LAWMA has entered into cooperative agreements to manage water rights for several entities, including Colorado Parks and Wildlife, City of Lamar and Colorado Beef. In return, LAWMA retains a small percentage of the water supplies for use by its members.
The organization also has stepped up to help new and existing users with substitute supply plans and file cases in water court.
“This service is extremely important,” Higbee says. “We desperately need economic development in Southern Colorado, so we need to be able to cut through the red tape and get these people the water that they need, for whatever project they are trying to implement.”

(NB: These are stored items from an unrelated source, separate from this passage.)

--- src/rtl/mfg_debounce.sv ---
// Purpose: Qualifies a synchronised pin level over a selectable period
// Assumes: Input already passed a two-stage synchroniser
// Notes: A change must hold for the whole period to be accepted
`timescale 1ns/10ps
module mfg_debounce #(
    parameter int unsigned SHORT_CYC = 10000,
    parameter int unsigned LONG_CYC = 300000,
    parameter int unsigned CW = $clog2(LONG_CYC + 1)
) (
    input wire logic clk,
    input wire logic srst,
    input wire logic level_in,
    input wire logic long_sel,
    output logic level_q
);
    logic [CW-1:0] cnt_q;
    logic [CW-1:0] limit;

    assign limit = long_sel ? CW'(LONG_CYC - 1) : CW'(SHORT_CYC - 1);

    always_ff @(posedge clk)
    begin
        if (srst)
        begin
            cnt_q <= '0;
            level_q <= 1'b0;
        end
        else if (level_in == level_q)
        begin
            // A bounce restarts the qualification
            cnt_q <= '0;
        end
        else if (cnt_q >= limit)
        begin
            level_q <= level_in;
            cnt_q <= '0;
        end
        else
        begin
            cnt_q <= cnt_q + 1'b1;
        end
    end
endmodule : mfg_debounce

--- src/rtl/mfg_out_sel.sv ---
// Purpose: Picks the internal source that drives the pin as an output
// Assumes: Sources are levels on the block clock
// Notes: Reserved codes give a low level
`timescale 1ns/10ps
module mfg_out_sel (
    input wire logic [3:0] fn,
    input wire logic reg_level,
    input wire logic ext_clk,
    input wire mfg_pkg::mfg_out_src_t src,
    output logic level
);
    always_comb
    begin
        unique case (fn)
            4'h0: level = reg_level;
            4'h1: level = src.osc_32k;
            4'h2: level = src.on_state;
            4'h3: level = src.sleep_state;
            4'h4: level = src.pwr_change;
            4'h5, 4'h6, 4'h7: level = 1'b0;
            4'h8: level = src.dvs1_done;
            4'h9: level = src.dvs2_done;
            4'hA: level = src.ext_pwr_en1;
            4'hB: level = src.ext_pwr_en2;
            4'hC: level = src.system_supply_good;
            4'hD: level = src.converter_power_good;
            4'hE: level = ext_clk;
            4'hF: level = src.aux_reset;
        endcase
    end
endmodule : mfg_out_sel
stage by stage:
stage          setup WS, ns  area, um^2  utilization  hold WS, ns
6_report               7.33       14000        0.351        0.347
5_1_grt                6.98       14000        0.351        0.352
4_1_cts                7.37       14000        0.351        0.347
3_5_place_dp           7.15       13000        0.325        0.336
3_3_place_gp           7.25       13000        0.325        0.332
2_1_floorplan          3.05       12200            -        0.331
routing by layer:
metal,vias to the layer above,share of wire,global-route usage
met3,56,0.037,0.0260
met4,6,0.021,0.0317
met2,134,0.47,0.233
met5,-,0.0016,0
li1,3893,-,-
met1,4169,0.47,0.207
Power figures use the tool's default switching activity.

Such changes could be small or large, like selling water to the highway department or helping farmers install center-pivot irrigation systems. Higbee recalls a time when Iowa and Minnesota hog farmers wanted to set up swine operations in Lamar. But they didn’t understand Western water law.
“We rapidly became the go-to water guys,” says Higbee.
Relationships built on trust
Finally, in dry years when a shortage looms, LAWMA works with outside entities such as the Pueblo Board of Water Works and Colorado Springs Utilities to lease excess water supplies.
“We have developed the relationships necessary to share water, which allows us to do more,” says Higbee. “If we are not sharing water we are competing for water with cities. It’s better for agriculture to share.”
Today, LAWMA members include many farming operations, businesses and several municipal users, including the towns of Lamar, Kit Carson, Eads, Hugo, Holly, Granada and Wiley.
Many members are not shareholders. They simply value being a part of an organization with such deep knowledge and history. They also enjoy participating in a forum where a diverse set of local water interests can come together and find common ground.
“My whole job is to keep my members happy and out of trouble,” says Higbee. “Having led them for many, many years, they trust us.”